José Rodríguez Elizondo
Jueves, 22 de enero de 2009
La solidaridad con los disidentes y exiliados chilenos de la dictadura 
no se redujo a los países socialistas. Fue un fenómeno transversal y 
global, con soporte en la cultura de los derechos humanos y promotores 
como Giscard D'Estaing, Francois Mitterrand, Olof Palme, Felipe 
González, Giulio Andreotti, Bettino Craxi, Willy Brandt, Helmut Schmidt, 
Helmut Kohl, Jimmy Carter, Luis Echeverría y Carlos Andrés Pérez. En 
otros planos, hubo apoyo del Papa, el Rey de España y el Secretario 
General de la ONU.
Por cierto, Fidel Castro también ayudó, pero con un sesgo diferencial. 

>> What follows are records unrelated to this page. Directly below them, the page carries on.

$ cat config.mk
export PLATFORM = sky130hd
export DESIGN_NAME = uart_rx
export DESIGN_NICKNAME = d
export VERILOG_FILES = /design/src/rtl/uart_rx.sv
export SDC_FILE = /design/constraint.sdc
export NUM_CORES = 1
export LEC_CHECK = 0
export ABC_AREA = 1
export BUFFER_PORTS_ARGS = -buffer_cell sky130_fd_sc_hd__buf_4
export CORE_MARGIN = 8
export CORE_UTILIZATION = 30
export CTS_BUF_LIST = sky130_fd_sc_hd__clkbuf_4 sky130_fd_sc_hd__clkbuf_8 sky130_fd_sc_hd__clkbuf_16
export DETAILED_ROUTE_END_ITERATION = 8
export PLACE_DENSITY = 0.55
export SYNTH_ARGS = -nofsm -noshare
export SYNTH_HDL_FRONTEND = slang
export SYNTH_SLANG_ARGS = --single-unit
$ cat constraint.sdc
create_clock -name clk -period 2.4 [get_ports clk]
set_input_delay 0.12 -clock clk [delete_from_list [all_inputs] [get_ports clk]]
set_output_delay 0.12 -clock clk [all_outputs]
set_load 0.01 [all_outputs]
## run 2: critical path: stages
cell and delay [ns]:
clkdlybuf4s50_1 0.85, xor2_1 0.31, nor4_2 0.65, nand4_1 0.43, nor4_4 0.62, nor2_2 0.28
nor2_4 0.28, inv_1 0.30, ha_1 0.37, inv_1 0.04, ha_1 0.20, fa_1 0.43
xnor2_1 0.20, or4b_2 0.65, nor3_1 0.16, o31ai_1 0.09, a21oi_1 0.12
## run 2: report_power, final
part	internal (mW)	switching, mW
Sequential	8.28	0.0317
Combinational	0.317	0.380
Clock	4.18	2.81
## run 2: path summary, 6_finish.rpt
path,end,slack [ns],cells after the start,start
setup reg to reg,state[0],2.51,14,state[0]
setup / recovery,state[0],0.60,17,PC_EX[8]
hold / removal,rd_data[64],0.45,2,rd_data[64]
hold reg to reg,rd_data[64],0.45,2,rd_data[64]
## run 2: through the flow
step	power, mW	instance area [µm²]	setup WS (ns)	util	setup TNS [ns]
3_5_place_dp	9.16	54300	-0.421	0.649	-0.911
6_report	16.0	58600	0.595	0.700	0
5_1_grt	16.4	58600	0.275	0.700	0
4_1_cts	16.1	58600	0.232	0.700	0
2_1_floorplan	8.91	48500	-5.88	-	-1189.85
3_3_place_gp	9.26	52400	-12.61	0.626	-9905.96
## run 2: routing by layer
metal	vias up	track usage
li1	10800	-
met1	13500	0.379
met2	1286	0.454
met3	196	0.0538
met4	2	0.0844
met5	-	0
<file path="src/rtl/regfile_dbg_if.sv">
// Command/response bus of the register-file debug port.
// Handshake rule for both channels: a transfer happens on a rising clk edge
// where valid and ready are both 1; the source holds valid and its payload
// unchanged until that edge, and ready never depends on the payload.
interface regfile_dbg_if;
  logic        cmd_valid;
  logic        cmd_ready;
  logic [1:0]  cmd_op;
  logic [4:0]  cmd_addr;
  logic [31:0] cmd_data;
  logic        rsp_valid;
  logic        rsp_ready;
  logic [4:0]  rsp_addr;
  logic [31:0] rsp_data;

  // Command source / response consumer side.
  modport master (
    output cmd_valid, cmd_op, cmd_addr, cmd_data, rsp_ready,
    input  cmd_ready, rsp_valid, rsp_addr, rsp_data
  );

  // Debug block side.
  modport slave (
    input  cmd_valid, cmd_op, cmd_addr, cmd_data, rsp_ready,
    output cmd_ready, rsp_valid, rsp_addr, rsp_data
  );
endinterface

</file>
<file path="src/rtl/regfile_dbg.sv">
// Debug access block for a 32x32 register file: single-register READ and
// WRITE, DUMP of all 32 registers as a response stream, and CLEAR of
// registers 1..31. Talks to the regfile through one combinational read
// port (rf_ra1/rf_rd1) and one write port (rf_we3/rf_wa3/rf_wd3).
module regfile_dbg (
  input  logic         clk,
  input  logic         reset,
  regfile_dbg_if.slave bus,
  output logic [4:0]   rf_ra1,
  input  logic [31:0]  rf_rd1,
  output logic         rf_we3,
  output logic [4:0]   rf_wa3,
  output logic [31:0]  rf_wd3,
  output logic         busy,
  output logic [2:0]   dbg_state
);

  localparam logic [1:0] OP_READ  = 2'b00;
  localparam logic [1:0] OP_WRITE = 2'b01;
  localparam logic [1:0] OP_DUMP  = 2'b10;
  localparam logic [1:0] OP_CLEAR = 2'b11;

  localparam logic [4:0] LAST_REG = 5'd31;

  typedef enum logic [2:0] {
    IDLE       = 3'd0,
    RD_FETCH   = 3'd1,
    RSP        = 3'd2,
    WR         = 3'd3,
    DUMP_FETCH = 3'd4,
    DUMP_RSP   = 3'd5,
    CLR        = 3'd6
  } state_t;

  state_t      state;
  logic [4:0]  count;      // register index walked by DUMP and CLEAR
  logic [4:0]  addr_q;     // address latched from the accepted command
  logic        rsp_valid_q;
  logic [4:0]  rsp_addr_q;
  logic [31:0] rsp_data_q;
  logic [4:0]  ra1_q;
  logic        we3_q;
  logic [4:0]  wa3_q;
  logic [31:0] wd3_q;

  logic accept;
  logic rsp_fire;

  // Commands are only taken in IDLE; anything offered while busy waits at
  // the source because cmd_ready stays low.
  assign accept   = bus.cmd_valid && (state == IDLE);
  assign rsp_fire = rsp_valid_q && bus.rsp_ready;

  assign bus.cmd_ready = (state == IDLE);
  assign bus.rsp_valid = rsp_valid_q;
  assign bus.rsp_addr  = rsp_addr_q;
  assign bus.rsp_data  = rsp_data_q;

  assign rf_ra1    = ra1_q;
  assign rf_we3    = we3_q;
  assign rf_wa3    = wa3_q;
  assign rf_wd3    = wd3_q;
  assign busy      = (state != IDLE);
  assign dbg_state = state;

  // Control FSM; every regfile and response output is a register updated
  // on the transition into the state that needs it.
  always_ff @(posedge clk) begin
    if (reset) begin
      state       <= IDLE;
      count       <= 5'd0;
      addr_q      <= 5'd0;
      rsp_valid_q <= 1'b0;
      rsp_addr_q  <= 5'd0;
      rsp_data_q  <= 32'd0;
      ra1_q       <= 5'd0;
      we3_q       <= 1'b0;
      wa3_q       <= 5'd0;
      wd3_q       <= 32'd0;
    end else begin
      case (state)
        IDLE: begin
          if (accept) begin
            addr_q <= bus.cmd_addr;
            case (bus.cmd_op)
              OP_READ: begin
                // Present the address so rf_rd1 is valid during RD_FETCH.
                ra1_q <= bus.cmd_addr;
                state <= RD_FETCH;
              end
              OP_WRITE: begin
                // Address 0 is written like any other; the regfile drops it.
                we3_q <= 1'b1;
                wa3_q <= bus.cmd_addr;
                wd3_q <= bus.cmd_data;
                state <= WR;
              end
              OP_DUMP: begin
                count <= 5'd0;
                ra1_q <= 5'd0;
                state <= DUMP_FETCH;
              end
              OP_CLEAR: begin
                // Register 0 is constant, so clearing starts at 1.
                count <= 5'd1;
                we3_q <= 1'b1;
                wa3_q <= 5'd1;
                wd3_q <= 32'd0;
                state <= CLR;
              end
              default: state <= IDLE;
            endcase
          end
        end

        RD_FETCH: begin
          rsp_data_q  <= rf_rd1;
          rsp_addr_q  <= addr_q;
          rsp_valid_q <= 1'b1;
          ra1_q       <= 5'd0;
          state       <= RSP;
        end

        RSP: begin
          // Payload registers are untouched here, so they hold while stalled.
          if (rsp_fire) begin
            rsp_valid_q <= 1'b0;
            state       <= IDLE;
          end
        end

        WR: begin
          we3_q <= 1'b0;
          wa3_q <= 5'd0;
          wd3_q <= 32'd0;
          state <= IDLE;
        end

        DUMP_FETCH: begin
          rsp_data_q  <= rf_rd1;
          rsp_addr_q  <= count;
          rsp_valid_q <= 1'b1;
          ra1_q       <= 5'd0;
          state       <= DUMP_RSP;
        end

        DUMP_RSP: begin
          if (rsp_fire) begin
            rsp_valid_q <= 1'b0;
            if (count == LAST_REG) begin
              // Stop at 31 instead of wrapping back to 0.
              count <= 5'd0;
              state <= IDLE;
            end else begin
              count <= count + 5'd1;
              ra1_q <= count + 5'd1;
              state <= DUMP_FETCH;
            end
          end
        end

        CLR: begin
          if (count == LAST_REG) begin
            we3_q <= 1'b0;
            wa3_q <= 5'd0;
            count <= 5'd0;
            state <= IDLE;
          end else begin
            count <= count + 5'd1;
            wa3_q <= count + 5'd1;
          end
        end

        default: begin
          rsp_valid_q <= 1'b0;
          ra1_q       <= 5'd0;
          we3_q       <= 1'b0;
          state       <= IDLE;
        end
      endcase
    end
  end

endmodule

</file>
<file path="src/flat_wrapper.sv">
// flat-port wrapper written by rule: the top's interface ports become plain ports
module regfile_dbg_flat 
  (clk, reset, rf_ra1, rf_rd1, rf_we3, rf_wa3, rf_wd3, busy, dbg_state, bus_cmd_valid, bus_cmd_op, bus_cmd_addr, bus_cmd_data, bus_rsp_ready, bus_cmd_ready, bus_rsp_valid, bus_rsp_addr, bus_rsp_data);
  regfile_dbg_if bus_i ();
  input  logic clk;
  input  logic reset;
  output logic [4:0] rf_ra1;
  input  logic [31:0] rf_rd1;
  output logic rf_we3;
  output logic [4:0] rf_wa3;
  output logic [31:0] rf_wd3;
  output logic busy;
  output logic [2:0] dbg_state;
  input wire logic [$bits(bus_i.cmd_valid)-1:0] bus_cmd_valid;
  input wire logic [$bits(bus_i.cmd_op)-1:0] bus_cmd_op;
  input wire logic [$bits(bus_i.cmd_addr)-1:0] bus_cmd_addr;
  input wire logic [$bits(bus_i.cmd_data)-1:0] bus_cmd_data;
  input wire logic [$bits(bus_i.rsp_ready)-1:0] bus_rsp_ready;
  output wire logic [$bits(bus_i.cmd_ready)-1:0] bus_cmd_ready;
  output wire logic [$bits(bus_i.rsp_valid)-1:0] bus_rsp_valid;
  output wire logic [$bits(bus_i.rsp_addr)-1:0] bus_rsp_addr;
  output wire logic [$bits(bus_i.rsp_data)-1:0] bus_rsp_data;
  assign bus_i.cmd_valid = bus_cmd_valid;
  assign bus_i.cmd_op = bus_cmd_op;
  assign bus_i.cmd_addr = bus_cmd_addr;
  assign bus_i.cmd_data = bus_cmd_data;
  assign bus_i.rsp_ready = bus_rsp_ready;
  assign bus_cmd_ready = bus_i.cmd_ready;
  assign bus_rsp_valid = bus_i.rsp_valid;
  assign bus_rsp_addr = bus_i.rsp_addr;
  assign bus_rsp_data = bus_i.rsp_data;
  regfile_dbg u_core (.clk(clk), .reset(reset), .bus(bus_i), .rf_ra1(rf_ra1), .rf_rd1(rf_rd1), .rf_we3(rf_we3), .rf_wa3(rf_wa3), .rf_wd3(rf_wd3), .busy(busy), .dbg_state(dbg_state));
endmodule
</file>
[config.mk]
export PLATFORM = sky130hd
export DESIGN_NAME = cla_seq_ctrl
export DESIGN_NICKNAME = d
export VERILOG_FILES = /design/src/rtl/cla_seq_ctrl.sv
export SDC_FILE = /design/constraint.sdc
export NUM_CORES = 1
export LEC_CHECK = 0
export CAP_MARGIN = 20
export CORE_MARGIN = 5
export CORE_UTILIZATION = 40
export CTS_CLUSTER_DIAMETER = 80
export CTS_CLUSTER_SIZE = 10
export DETAILED_ROUTE_END_ITERATION = 7
export PLACE_DENSITY = 0.7
export SYNTH_ARGS = -nofsm -noshare
export SYNTH_HDL_FRONTEND = slang
export SYNTH_SLANG_ARGS = --single-unit
export TNS_END_PERCENT = 20
[constraint.sdc]
create_clock -name clk -period 2 [get_ports clk]
set_input_delay 0.4 -clock clk [delete_from_list [all_inputs] [get_ports clk]]
set_output_delay 0.4 -clock clk [all_outputs]
set_load 0.01 [all_outputs]
### src/rtl/decoder_ctrl_pkg.sv
// Shared types and defaults for the decoder sequencing controller.
// Latency: n/a (declarations only).
// Backpressure: n/a.
package decoder_ctrl_pkg;

    localparam int DEF_LEN   = 512;  // pattern length, matches decoder512 depth
    localparam int DEF_CNT_W = 16;   // saturating match counter width
    localparam int DEF_BC_W  = 10;   // program bit counter width, 2^BC_W > LEN

    typedef enum logic [1:0] {
        IDLE    = 2'd0,
        CLEAR   = 2'd1,
        PROGRAM = 2'd2,
        DETECT  = 2'd3
    } ctrl_state_t;

endpackage

### src/rtl/sat_counter.sv
// Up-counter that sticks at all-ones, with synchronous clear.
// Latency: count updates one clock after inc.
// Backpressure: none; clr wins over a concurrent inc.
//
// Ports:
//   clk  - rising-edge clock
//   clr  - synchronous clear, result is 0 even if inc is high
//   inc  - add one this cycle unless already saturated
//   cnt  - current count
module sat_counter #(
    parameter int W = 16
) (
    input  logic         clk,
    input  logic         clr,
    input  logic         inc,
    output logic [W-1:0] cnt
);

    always_ff @(posedge clk) begin
        if (clr) begin
            cnt <= '0;
        end else if (inc && (cnt != {W{1'b1}})) begin
            cnt <= cnt + W'(1);
        end
    end

endmodule

### src/rtl/decoder_seq_ctrl.sv
// Sequences a decoder512: clear, serial program load, then armed match detection and counting.
// Latency: match is registered one clock after dec_out; match_cnt one clock after match.
// Backpressure: prg_ready high only in PROGRAM; program bits wait on prg_valid with no timeout.
//
// Build option: define NONOVERLAP_MATCH_EN to suppress matches for LEN-1 DETECT cycles
// after each reported match, so only non-overlapping occurrences are reported and counted.
//
// Ports:
//   clk, clr              - clock and synchronous active-high reset
//   start, abort          - (re)program request; cancel and clear the decoder
//   prg_valid/prg_bit     - program bit stream, accepted when prg_ready=1
//   prg_ready             - controller takes a program bit this cycle
//   sig_in                - serial signal stream, forwarded to the decoder every clock
//   cnt_clr               - zero match_cnt
//   dec_clr/dec_enable/dec_prgm/dec_sig/dec_out - decoder pins
//   busy/armed            - state != IDLE; state == DETECT
//   match/match_cnt       - registered match pulse; saturating match count
module decoder_seq_ctrl
    import decoder_ctrl_pkg::*;
#(
    parameter int LEN   = DEF_LEN,
    parameter int CNT_W = DEF_CNT_W,
    parameter int BC_W  = DEF_BC_W
) (
    input  logic             clk,
    input  logic             clr,
    input  logic             start,
    input  logic             abort,
    input  logic             prg_valid,
    input  logic             prg_bit,
    output logic             prg_ready,
    input  logic             sig_in,
    input  logic             cnt_clr,
    output logic             dec_clr,
    output logic             dec_enable,
    output logic             dec_prgm,
    output logic             dec_sig,
    input  logic             dec_out,
    output logic             busy,
    output logic             armed,
    output logic             match,
    output logic [CNT_W-1:0] match_cnt
);

    localparam logic [BC_W-1:0] LAST_BIT = BC_W'(LEN - 1);

    ctrl_state_t     state;
    ctrl_state_t     next_state;
    logic            via_abort;   // current CLEAR visit was caused by abort -> return to IDLE
    logic [BC_W-1:0] bit_cnt;
    logic            accept;
    logic            stay_detect;
    logic            match_nxt;

    assign accept      = prg_valid & prg_ready;
    assign stay_detect = (state == DETECT) && (next_state == DETECT);

    // ------------------------------------------------------------------
    // State register
    // ------------------------------------------------------------------
    always_ff @(posedge clk) begin
        if (clr) begin
            state     <= IDLE;
            via_abort <= 1'b0;
        end else begin
            state <= next_state;
            if (next_state == CLEAR) begin
                via_abort <= abort;
            end
        end
    end

    // ------------------------------------------------------------------
    // Next-state logic; abort outranks start everywhere it applies
    // ------------------------------------------------------------------
    always_comb begin
        next_state = state;
        case (state)
            IDLE: begin
                if (start && !abort) begin
                    next_state = CLEAR;
                end
            end
            CLEAR: begin
                if (abort) begin
                    next_state = CLEAR;
                end else if (via_abort) begin
                    next_state = IDLE;
                end else begin
                    next_state = PROGRAM;
                end
            end
            PROGRAM: begin
                // start is deliberately ignored while loading
                if (abort) begin
                    next_state = CLEAR;
                end else if (accept && (bit_cnt == LAST_BIT)) begin
                    next_state = DETECT;
                end
            end
            DETECT: begin
                if (abort || start) begin
                    next_state = CLEAR;
                end
            end
            default: next_state = IDLE;
        endcase
    end

    // ------------------------------------------------------------------
    // Outputs; gated by clr so they read as reset values during reset
    // ------------------------------------------------------------------
    always_comb begin
        prg_ready  = 1'b0;
        busy       = 1'b0;
        armed      = 1'b0;
        dec_clr    = clr | (state == CLEAR);
        dec_prgm   = prg_bit;
        dec_sig    = sig_in;
        if (!clr) begin
            prg_ready = (state == PROGRAM);
            busy      = (state != IDLE);
            armed     = (state == DETECT);
        end
        dec_enable = prg_valid & prg_ready;
    end

    // ------------------------------------------------------------------
    // Program bit counter
    // ------------------------------------------------------------------
    always_ff @(posedge clk) begin
        if (clr) begin
            bit_cnt <= '0;
        end else if (state == CLEAR) begin
            bit_cnt <= '0;
        end else if ((state == PROGRAM) && accept) begin
            bit_cnt <= bit_cnt + BC_W'(1);
        end
    end

    // ------------------------------------------------------------------
    // Match qualification. A match seen on the cycle DETECT is left is
    // dropped so match never shows up outside DETECT.
    // ------------------------------------------------------------------
`ifdef NONOVERLAP_MATCH_EN
    logic [BC_W-1:0] holdoff;

    assign match_nxt = stay_detect && dec_out && (holdoff == '0);

    // Loaded together with the match pulse, so the next report is LEN cycles later.
    always_ff @(posedge clk) begin
        if (clr) begin
            holdoff <= '0;
        end else if (next_state != DETECT) begin
            holdoff <= '0;
        end else if (match_nxt) begin
            holdoff <= LAST_BIT;
        end else if (holdoff != '0) begin
            holdoff <= holdoff - BC_W'(1);
        end
    end
`else
    assign match_nxt = stay_detect && dec_out;
`endif

    always_ff @(posedge clk) begin
        if (clr) begin
            match <= 1'b0;
        end else begin
            match <= match_nxt;
        end
    end

    sat_counter #(
        .W (CNT_W)
    ) u_match_cnt (
        .clk (clk),
        .clr (clr | cnt_clr),
        .inc (match),
        .cnt (match_cnt)
    );

endmodule

### config.mk
export PLATFORM = sky130hd
export DESIGN_NAME = decoder_seq_ctrl
export DESIGN_NICKNAME = d
export VERILOG_FILES = /design/src/rtl/decoder_ctrl_pkg.sv /design/src/rtl/sat_counter.sv /design/src/rtl/decoder_seq_ctrl.sv
export SDC_FILE = /design/constraint.sdc
export NUM_CORES = 1
export LEC_CHECK = 0
export ABC_AREA = 1
export ABC_CLOCK_PERIOD_IN_PS = 1750
export CAP_MARGIN = 10
export CORE_ASPECT_RATIO = 1.4
export CORE_MARGIN = 3
export CORE_UTILIZATION = 51
export DETAILED_ROUTE_END_ITERATION = 10
export HOLD_SLACK_MARGIN = 0.03
export PLACE_DENSITY = 0.86
export SETUP_SLACK_MARGIN = 0.02
export SLEW_MARGIN = 20
export SYNTH_ARGS = -nofsm -noshare
export SYNTH_HDL_FRONTEND = slang
export SYNTH_HIERARCHICAL = 1
export SYNTH_SLANG_ARGS = --single-unit
export TNS_END_PERCENT = 5
### constraint.sdc
create_clock -name clk -period 1.75 [get_ports clk]
set_input_delay 0.35 -clock clk [delete_from_list [all_inputs] [get_ports clk]]
set_output_delay 0.35 -clock clk [all_outputs]
set_load 0.02 [all_outputs]
==> metrics.txt <==
status completed; total power 1700 µW; number of DRC markers in iteration 0 50; most frequent cells in the layout 65 x nand2_1, 50 x nor2_1, 30 x dfxtp_1, 23 x inv_1, 19 x clkdlybuf4s50_1; global-route wire length before repair 6610 µm; # setup viols final 0; Yosys warning count 6; initial antenna violation count 0; clock-pin slew on the worst setup and hold paths 0.07 ns; top cell family by delay on the critical path buffers and inverters; Arrival @ worst endpoint 1.32 ns; Chip Width 54.5 µm; Hold Slack 0.474 ns; startpoint types flip-flop; setup ws final 0.0776 ns; clock skew 0.00731 ns; grt total ovfl 0; Least-Margin Pin Slew 0.304 ns; count of different cell masters after synthesis 27; # DRC 0; DRT Pass-1 Iters 4; Post-Syn Instances 256; HP Class reg2reg; Clock Tree Root clkbuf_8; Clock Sinks 30; Seq cells post-synth 30; routed length per placed instance 10.9 µm; multi-input logic area 950 µm²; Cell Chain, Critical Path clkdlybuf4s50_1; share of layout cells above drive strength 1 0.195; final net count 313; storage element area 601 µm²; clock buffer depth 2; Worst-Skew Late Latency 0.28 ns; vias per cell 5.02; Final GP Congestion 0.796; max cap viols 0; CP Max Fanout 5; Buffers & Inverters on Critical Path 1; CTS tree done; Synth Area per Inst 6.56 µm²; largest net degree at the start of global routing 11; Worst path max stage delay 0.64 ns; Setup WS pre-CTS -0.399 ns; commonest non-fill, non-tap cell in the layout nand2_1; PortBufs 28; CTS H-Tree Depth 2; RSZ-0062 raised after global routing false; Seq/Total Area, Yosys 0.357; syn_nets 267; Final Critical Period 1.67 ns; Leak 0.000949 µW; P&R area growth vs syn 33.6%; DP Wirelength 2810 µm; Post-Route WL 3710 µm; Finished Cell Area 2240 µm²; slowest stage cell, crit path clkdlybuf4s50_1; vias in the first global route 1,663; fmax 0.598 GHz; Slew HR 0.797; Slew Limit Fails 0; Die Footprint 4030 µm²; die span in y 73.9 µm; Setup CP Type reg2out; crit share post-route 0.956; TritonCTS buffer count 5; post-synthesis cell area 1680 µm²; Starting Density 0.538; Max rail drop VDD 0.663 mV; crit end category output port; power density cells 756 nW/µm²; IO Count 33; hold violation total from the final report 0; routed vias 1,718; placed inst area 2090 µm²; Final ANT Viol Nets 0; # rows 24; fill count 254; WP data required 1.40 ns; Inserted Diodes 0; CORE AREA 3120 µm²; Tot GR Track Use 0.224
[worst paths after layout]
path,slack (ns),cells after the start,from,end
worst max register to register,0.23,6,u_match_cnt/cnt[0],u_match_cnt/cnt[15]
worst min-delay path,0.47,1,bit_cnt[3],bit_cnt[3]
worst min register to register,0.47,1,bit_cnt[3],bit_cnt[3]
worst max-delay path,0.08,1,u_match_cnt/cnt[3],match_cnt[3]
[repair_timing]
| action | in CTS | in global routing |
|---|---|---|
| hold buffers | 0 | 0 |
| setup buffers | 0 | 0 |
| cloned | 0 | 0 |
| resized for setup | 15 | 5 |
| endpoints found under the setup margin | 5 | 5 |
[flip-flops by register name (all words and copies together), names as in the netlist]
signal,flops
bit_cnt,10
match,1
state,2
u_match_cnt/cnt,16
via_abort,1
[layer usage]
layer | routed length, µm | vias up | share of wire | global-route usage
met5 | 0 | - | 0 | 0
met4 | 77 | 0 | 0.021 | 0.119
met3 | 146 | 6 | 0.039 | 0.0588
met2 | 2070 | 41 | 0.56 | 0.413
met1 | 1420 | 772 | 0.38 | 0.215
li1 | - | 899 | - | -
[synthesized netlist by cell type (all sizes together)]
master | instances | area [µm²]
nand3 | 17 | 97.6
nand4 | 4 | 25.0
o21ai | 6 | 30.0
dfxtp | 30 | 601
clkbuf | 1 | 7.51
nor3 | 5 | 30.0
buf | 3 | 20.0
nor2 | 69 | 347
ha | 2 | 25.0
or2 | 2 | 12.5
o21a | 1 | 7.51
nand2 | 70 | 275
a21oi | 15 | 75.1
xnor2 | 1 | 8.76
nor3b | 1 | 7.51
inv | 28 | 105
nor4 | 1 | 6.26
[where the power goes]
part	switching (µW)	internal [µW]	total (µW)
registers	5.38	690	695
clock network	269	607	877
logic	71.2	54.7	126
total	346	1350	1700
[metrics by stage]
stage	cells	TNS (ns)	utilization
after floorplan	256	0	-
after global placement	334	-2.41	0.671
after detailed placement	334	-3.09	0.671
after CTS	342	0	0.717
after global routing	342	0	0.719
final	342	0	0.719
[logic make-up (layout without fill, tap and decap cells)]
kind of cell / count (synthesis) / in the layout / share of synthesized area
compound gates: 22 / 22 / 0.0670
xor+xnor: 1 / 1 / 0.00521
fa+ha+maj: 2 / 2 / 0.0149
buf+inv: 32 / 79 / 0.0789
flops: 30 / 30 / 0.357
simple gates: 169 / 169 / 0.477
[layout make-up]
class                           count  share of cell area
Multi-Input combinational cell    194               0.423
Sequential cell                    30               0.268
Timing Repair Buffer               43               0.177
Inverter                           28              0.0468
Clock buffer                        6              0.0368
Clock inverter                      2              0.0268
Tap cell                           39              0.0217
No activity file was read; power rests on OpenSTA's default activity.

Más que defender nuestros DD.HH., quería borrar de la historia lo 
funcional que fue para la caída de Salvador Allende. Además, como nunca 
abandonó la obsesión por convertirnos a la revolución verdadera, su 
apoyo comprendió la formación de cuadros militares chilenos. Según el 
fallecido jefe comunista Orlando Millas, los jóvenes que enroló eran "la 
flor y nata de nuestra gente (y) fueron conducidos a quemarse en Chile 
en batallas imposibles".
Las militantes de nuestras izquierdas renovadas asumieron la lección 
moral: los DD.HH. son indivisibles. Por lo mismo, fueron la base para 
que las culturas socialista, socialdemócrata y socialcristiana se 
unieran en la Concertación y llegaran al gobierno. Ese escarmiento 
permeó hasta la cultura militar. La actual Ordenanza General del 
Ejército dice que éste debe actuar dentro del orden político democrático 
"que asegura el respeto a los derechos humanos".
Pero, en el corto plazo, la buena disposición comenzó a ceder ante la 
gratitud mal entendida, el pragmatismo mercantilista, la viscosidad del 
binominalismo, el viejo "tirón ideológico" y la lentísima evolución de 
los líderes de la Alianza. Así, los violadores de Pinochet sirvieron 
como coartada para ser indulgentes con los violadores extranjeros 
políticamente simpáticos, en una nueva aplicación del empate chilensis.
El primer gran test vino con el bochornoso amago de protección a Erich 
Honneker, tras su previsible ingreso a nuestra embajada en Moscú. Fue un 
empeño sin gloria, pues Chile comprometió la doctrina pero Honecker 
terminó enfrentando a sus jueces.
El segundo gran test está en desarrollo y consiste en la programada 
visita de Michelle Bachelet a Cuba. Para el régimen de Raúl Castro es 
una muestra de solidaridad, muy distinta a la socavante visita de su 
hermano a Chile en 1971. Además, por reflejar la admiración de nuestra 
Presidenta por "el líder máximo", el protocolo cubano calificó su deseo 
de verlo como una "aspiración".
Dado que la política exterior chilena no es pública, los ciudadanos no 
saben qué tipo de interés nacional justifica el viaje. Sólo escuchan las 
voces críticas, que incluyen a la Democracia Cristiana gobernante. 
Además, nadie niega que en Cuba se violan los DD.HH. Como para 
confirmarlo, la visita se ha diseñado a semejanza de las que se hacían a 
los países del socialismo real durante la guerra fría: el comercio es lo 
que importa y ni pensar en "escapadas" para conversar con los 
disidentes. Unica audacia permitida, una charleta con el cardenal Jaime 
Ortega.
A esa prudencia ni siquiera escapan los libros chilenos que se van a 
mostrar. Para no molestar a los anfitriones, están excluídos los de 
autores "escépticos". Para compensar a los lectores cubanos, se les 
llevará la primera novela de Guillermo Teiller, el jefe comunista chileno.
Si ese programa un pelín cómplice se ejecuta, los chilenos para quienes 
los DD.HH. no son de izquierdas ni de derechas se sentirán avergonzados.